En un primer momento, la evolución del menor era favorable, pero en las últimas horas surgieron complicaciones. De acuerdo con la familia, los médicos detectaron ingreso de líquido en el organismo y mucosidad, por lo que se mantiene en observación estricta. “No está fuera de peligro”, advirtieron.
El episodio también dejó secuelas emocionales en el entorno familiar. El hermano de 10 años, que presenció la caída, permanece angustiado, mientras que el niño hospitalizado tiene pesadillas y recuerda constantemente lo sucedido.
La familia apuntó contra la Sociedad Aguas del Tucumán (SAT) y la Municipalidad de San Miguel de Tucumán por la falta de mantenimiento. Sostienen que la boca de tormenta llevaba años en mal estado y que no estaba señalizada.
Al día siguiente del accidente, operarios repararon la abertura. Según la tía del menor, el titular de la SAT, Marcelo Caponio, se acercó al lugar, pidió disculpas y atribuyó el problema al robo de tapas, aunque el encuentro con la madre del niño no se concretó.
Vecinos de Villa Luján respaldaron el reclamo y aseguraron que habían advertido reiteradamente sobre el deterioro de la infraestructura en la zona.
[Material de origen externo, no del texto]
--- config.mk ---
export PLATFORM = sky130hd
export DESIGN_NAME = at_command_line_parser_core
export DESIGN_NICKNAME = d
export VERILOG_FILES = /design/src/rtl/core/atclp_pkg.sv /design/src/rtl/core/at_command_line_parser_core.sv /design/src/rtl/core/atclp_ram.sv
export SDC_FILE = /design/constraint.sdc
export NUM_CORES = 2
export LEC_CHECK = 0
export ABC_AREA = 1
export BUFFER_PORTS_ARGS = -buffer_cell sky130_fd_sc_hd__clkbuf_2
export CORE_MARGIN = 2
export CORE_UTILIZATION = 59
export CTS_CLUSTER_DIAMETER = 100
export DETAILED_ROUTE_END_ITERATION = 6
export PLACE_DENSITY = 0.85
export SLEW_MARGIN = 10
export SYNTH_ARGS = -nofsm -noshare
export SYNTH_HDL_FRONTEND = slang
export SYNTH_SLANG_ARGS = --single-unit
--- constraint.sdc ---
create_clock -name clk -period 6.7 [get_ports clk]
set_clock_uncertainty 0.05 [all_clocks]
set_input_delay 0.67 -clock clk [delete_from_list [all_inputs] [get_ports clk]]
set_output_delay 0.67 -clock clk [all_outputs]
set_load 0.02 [all_outputs]
--- src/rtl/core/atclp_pkg.sv ---
// ----------------------------------------------------------------------------
// AT command line parser package
// Item types, command codes and character constants shared by the parser.
// ----------------------------------------------------------------------------
package atclp_pkg;

  typedef struct packed {
    logic [7:0] line_byte;
    logic       end_of_line;
  } in_item_t;

  typedef struct packed {
    logic               is_data;
    logic [7:0]         data_byte;
    logic [1:0]         command_code;
    logic               failed;
    logic signed [31:0] result_value;
    logic               last_of_run;
  } out_item_t;

  localparam logic [1:0] CMD_NONE    = 2'd0;
  localparam logic [1:0] CMD_REVERSE = 2'd1;
  localparam logic [1:0] CMD_SIZE    = 2'd2;
  localparam logic [1:0] CMD_MULT    = 2'd3;

  localparam logic [7:0] CH_A     = 8'h41;
  localparam logic [7:0] CH_T     = 8'h54;
  localparam logic [7:0] CH_PLUS  = 8'h2B;
  localparam logic [7:0] CH_EQ    = 8'h3D;
  localparam logic [7:0] CH_QUOTE = 8'h22;
  localparam logic [7:0] CH_COMMA = 8'h2C;
  localparam logic [7:0] CH_ZERO  = 8'h30;
  localparam logic [7:0] CH_NINE  = 8'h39;

  // Name match flag positions
  localparam int unsigned NM_REVERSE = 0;
  localparam int unsigned NM_SIZE    = 1;
  localparam int unsigned NM_MULT    = 2;

  function automatic logic [7:0] prefix_char(input logic [1:0] pos);
    logic [7:0] ch;
    unique case (pos)
      2'd0:    ch = CH_A;
      2'd1:    ch = CH_T;
      2'd2:    ch = CH_PLUS;
      default: ch = 8'h00;
    endcase
    return ch;
  endfunction

  function automatic logic [2:0] cmd_len(input logic [1:0] k);
    logic [2:0] n;
    unique case (k)
      2'd0:    n = 3'd7;
      2'd1:    n = 3'd4;
      2'd2:    n = 3'd4;
      default: n = 3'd0;
    endcase
    return n;
  endfunction

  // Letter p of command word k: REVERSE, SIZE, MULT
  function automatic logic [7:0] cmd_char(input logic [1:0] k, input logic [2:0] p);
    logic [55:0] word;
    unique case (k)
      2'd0:    word = {8'h52, 8'h45, 8'h56, 8'h45, 8'h52, 8'h53, 8'h45};
      2'd1:    word = {8'h53, 8'h49, 8'h5A, 8'h45, 24'h000000};
      2'd2:    word = {8'h4D, 8'h55, 8'h4C, 8'h54, 24'h000000};
      default: word = '0;
    endcase
    return word[55 - 8*p -: 8];
  endfunction

endpackage

--- src/rtl/core/at_command_line_parser_core.sv ---
// ----------------------------------------------------------------------------
// AT command line parser
// One input byte per cycle while parsing; once the final byte is taken the
// parser moves to ST_STAT and loads the status item into the output register
// when it has room. A REVERSE line of n string bytes first presents them in
// reverse order, each read from the string store in ST_RD and loaded in ST_WAIT.
// No byte is taken after the final byte until the status item is loaded.
// Synchronous active-low reset clears the parser and output valid.
// ----------------------------------------------------------------------------
module at_command_line_parser_core #(
  parameter int unsigned MAX_LINE   = 64,
  parameter int unsigned MAX_STRING = 32
) (
  input  logic                  clk,
  input  logic                  rst_n,
  input  logic                  in_valid,
  output logic                  in_ready,
  input  atclp_pkg::in_item_t   in_data,
  output logic                  out_valid,
  input  logic                  out_ready,
  output atclp_pkg::out_item_t  out_data
);

  import atclp_pkg::*;

  localparam int unsigned LW  = $clog2(MAX_LINE + 1);
  localparam int unsigned SLW = $clog2(MAX_STRING + 1);
  localparam int unsigned AW  = (MAX_STRING > 1) ? $clog2(MAX_STRING) : 1;

  typedef enum logic [8:0] {
    PH_PREFIX = 9'b000000001,
    PH_NAME   = 9'b000000010,
    PH_ARG    = 9'b000000100,
    PH_STR    = 9'b000001000,
    PH_DONE   = 9'b000010000,
    PH_A0     = 9'b000100000,
    PH_A1     = 9'b001000000,
    PH_B0     = 9'b010000000,
    PH_B1     = 9'b100000000
  } phase_t;

  typedef enum logic [3:0] {
    ST_RUN  = 4'b0001,
    ST_RD   = 4'b0010,
    ST_WAIT = 4'b0100,
    ST_STAT = 4'b1000
  } state_t;

  state_t           state_r, state_nxt;
  phase_t           phase_r, phase_nxt;
  logic [LW-1:0]    pos_r, pos_nxt;
  logic [2:0]       flags_r, flags_nxt;
  logic [SLW-1:0]   len_r, len_nxt;
  logic [SLW-1:0]   emit_r, emit_nxt;
  logic [31:0]      first_r, first_nxt;
  logic [31:0]      second_r, second_nxt;
  logic             failed_r, failed_nxt;
  logic             out_valid_r, out_valid_nxt;
  out_item_t        out_data_r, out_data_nxt;

  logic             ram_we;
  logic [AW-1:0]    ram_waddr;
  logic             ram_re;
  logic [AW-1:0]    ram_raddr;
  logic [7:0]       ram_rdata;

  logic [7:0]       c;
  logic             digit;
  logic [31:0]      digit_val;
  logic [LW-1:0]    name_pos;
  logic [SLW-1:0]   emit_dec;
  logic [31:0]      product;
  logic             out_free;
  logic             reverse_go;

  assign c         = in_data.line_byte;
  assign digit     = (c >= CH_ZERO) && (c <= CH_NINE);
  assign digit_val = {28'd0, 4'(c - CH_ZERO)};
  assign name_pos  = pos_r - LW'(3);
  assign emit_dec  = emit_r - SLW'(1);
  assign product   = first_r * second_r;
  assign out_free  = !out_valid_r || out_ready;

  assign in_ready  = (state_r == ST_RUN);
  assign ram_re    = (state_r == ST_RD);
  assign ram_raddr = emit_dec[AW-1:0];
  assign ram_waddr = len_r[AW-1:0];

  // Writes happen only while parsing and reads only while emitting, so the
  // two ports never touch the same entry in one cycle.
  atclp_ram #(
    .WIDTH (8),
    .DEPTH (MAX_STRING)
  ) u_string_ram (
    .clk   (clk),
    .we    (ram_we),
    .waddr (ram_waddr),
    .wdata (c),
    .re    (ram_re),
    .raddr (ram_raddr),
    .rdata (ram_rdata)
  );

  always_comb begin
    state_nxt     = state_r;
    phase_nxt     = phase_r;
    pos_nxt       = pos_r;
    flags_nxt     = flags_r;
    len_nxt       = len_r;
    emit_nxt      = emit_r;
    first_nxt     = first_r;
    second_nxt    = second_r;
    failed_nxt    = failed_r;
    out_valid_nxt = out_valid_r && !out_ready;
    out_data_nxt  = out_data_r;
    ram_we        = 1'b0;
    reverse_go    = 1'b0;

    unique case (state_r)
      ST_RUN: begin
        if (in_valid) begin
          if (pos_r == LW'(MAX_LINE)) begin
            failed_nxt = 1'b1;
          end else begin
            pos_nxt = pos_r + LW'(1);
            if (!failed_r) begin
              unique case (phase_r)
                PH_PREFIX: begin
                  if (pos_r > LW'(2) || c != prefix_char(pos_r[1:0])) begin
                    failed_nxt = 1'b1;
                  end else if (pos_r == LW'(2)) begin
                    phase_nxt = PH_NAME;
                  end
                end
                PH_NAME: begin
                  for (int k = 0; k < 3; k++) begin
                    if (c == CH_EQ) begin
                      if (name_pos != LW'(cmd_len(2'(k)))) begin
                        flags_nxt[k] = 1'b0;
                      end
                    end else if (name_pos >= LW'(cmd_len(2'(k))) ||
                                 c != cmd_char(2'(k), name_pos[2:0])) begin
                      flags_nxt[k] = 1'b0;
                    end
                  end
                  if (c == CH_EQ) begin
                    if (name_pos == '0 || flags_nxt == 3'b000) begin
                      failed_nxt = 1'b1;
                    end else begin
                      phase_nxt = PH_ARG;
                    end
                  end
                end
                PH_ARG: begin
                  if (flags_r[NM_REVERSE] || flags_r[NM_SIZE]) begin
                    if (c == CH_QUOTE) begin
                      phase_nxt = PH_STR;
                    end else begin
                      failed_nxt = 1'b1;
                    end
                  end else if (digit) begin
                    first_nxt = (first_r << 3) + (first_r << 1) + digit_val;
                    phase_nxt = PH_A1;
                  end else begin
                    failed_nxt = 1'b1;
                  end
                end
                PH_STR: begin
                  if (c == CH_QUOTE) begin
                    phase_nxt = PH_DONE;
                  end else if (len_r >= SLW'(MAX_STRING)) begin
                    failed_nxt = 1'b1;
                  end else begin
                    ram_we  = 1'b1;
                    len_nxt = len_r + SLW'(1);
                  end
                end
                PH_DONE: begin
                end
                PH_A0, PH_A1: begin
                  if (digit) begin
                    first_nxt = (first_r << 3) + (first_r << 1) + digit_val;
                    phase_nxt = PH_A1;
                  end else if (c == CH_COMMA && phase_r == PH_A1) begin
                    phase_nxt = PH_B0;
                  end else begin
                    failed_nxt = 1'b1;
                  end
                end
                PH_B0, PH_B1: begin
                  if (digit) begin
                    second_nxt = (second_r << 3) + (second_r << 1) + digit_val;
                    phase_nxt  = PH_B1;
                  end else begin
                    failed_nxt = 1'b1;
                  end
                end
                default: begin
                  failed_nxt = 1'b1;
                end
              endcase
            end
          end
          if (in_data.end_of_line) begin
            reverse_go = !failed_nxt && phase_nxt == PH_DONE &&
                         flags_nxt[NM_REVERSE] && len_nxt != '0;
            emit_nxt   = len_nxt;
            state_nxt  = reverse_go ? ST_RD : ST_STAT;
          end
        end
      end
      ST_RD: begin
        state_nxt = ST_WAIT;
      end
      ST_WAIT: begin
        // hold read data until the output register has room
        if (out_free) begin
          out_valid_nxt             = 1'b1;
          out_data_nxt.is_data      = 1'b1;
          out_data_nxt.data_byte    = ram_rdata;
          out_data_nxt.command_code = CMD_REVERSE;
          out_data_nxt.failed       = 1'b0;
          out_data_nxt.result_value = '0;
          out_data_nxt.last_of_run  = 1'b0;
          emit_nxt                  = emit_dec;
          state_nxt                 = (emit_r == SLW'(1)) ? ST_STAT : ST_RD;
        end
      end
      ST_STAT: begin
        if (out_free) begin
          out_valid_nxt            = 1'b1;
          out_data_nxt.is_data     = 1'b0;
          out_data_nxt.data_byte   = '0;
          out_data_nxt.last_of_run = 1'b1;
          if (failed_r || (phase_r != PH_DONE && phase_r != PH_B1)) begin
            out_data_nxt.command_code = CMD_NONE;
            out_data_nxt.failed       = 1'b1;
            out_data_nxt.result_value = '0;
          end else if (phase_r == PH_B1) begin
            out_data_nxt.command_code = CMD_MULT;
            out_data_nxt.failed       = 1'b0;
            out_data_nxt.result_value = product;
          end else if (flags_r[NM_REVERSE]) begin
            out_data_nxt.command_code = CMD_REVERSE;
            out_data_nxt.failed       = 1'b0;
            out_data_nxt.result_value = '0;
          end else begin
            out_data_nxt.command_code = CMD_SIZE;
            out_data_nxt.failed       = 1'b0;
            out_data_nxt.result_value = 32'(len_r);
          end
          // drop the line and get ready for the next one
          phase_nxt  = PH_PREFIX;
          pos_nxt    = '0;
          flags_nxt  = 3'b111;
          len_nxt    = '0;
          emit_nxt   = '0;
          first_nxt  = '0;
          second_nxt = '0;
          failed_nxt = 1'b0;
          state_nxt  = ST_RUN;
        end
      end
      default: begin
        state_nxt = ST_RUN;
      end
    endcase
  end

  always_ff @(posedge clk) begin
    if (!rst_n) begin
      state_r     <= ST_RUN;
      phase_r     <= PH_PREFIX;
      pos_r       <= '0;
      flags_r     <= 3'b111;
      len_r       <= '0;
      emit_r      <= '0;
      first_r     <= '0;
      second_r    <= '0;
      failed_r    <= 1'b0;
      out_valid_r <= 1'b0;
    end else begin
      state_r     <= state_nxt;
      phase_r     <= phase_nxt;
      pos_r       <= pos_nxt;
      flags_r     <= flags_nxt;
      len_r       <= len_nxt;
      emit_r      <= emit_nxt;
      first_r     <= first_nxt;
      second_r    <= second_nxt;
      failed_r    <= failed_nxt;
      out_valid_r <= out_valid_nxt;
    end
  end

  always_ff @(posedge clk) begin
    out_data_r <= out_data_nxt;
  end

  assign out_valid = out_valid_r;
  assign out_data  = out_data_r;

endmodule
Denuncian desbordes cloacales frecuentes, pérdidas de agua y hundimientos en veredas.
“Venían, destrancaban y a los dos días estaba igual”, señalaron, al tiempo que reclamaron una solución integral y no intervenciones aisladas.
La familia remarcó que no busca una compensación económica, sino respuestas y medidas concretas para evitar que se repita un hecho que pudo haber terminado en tragedia.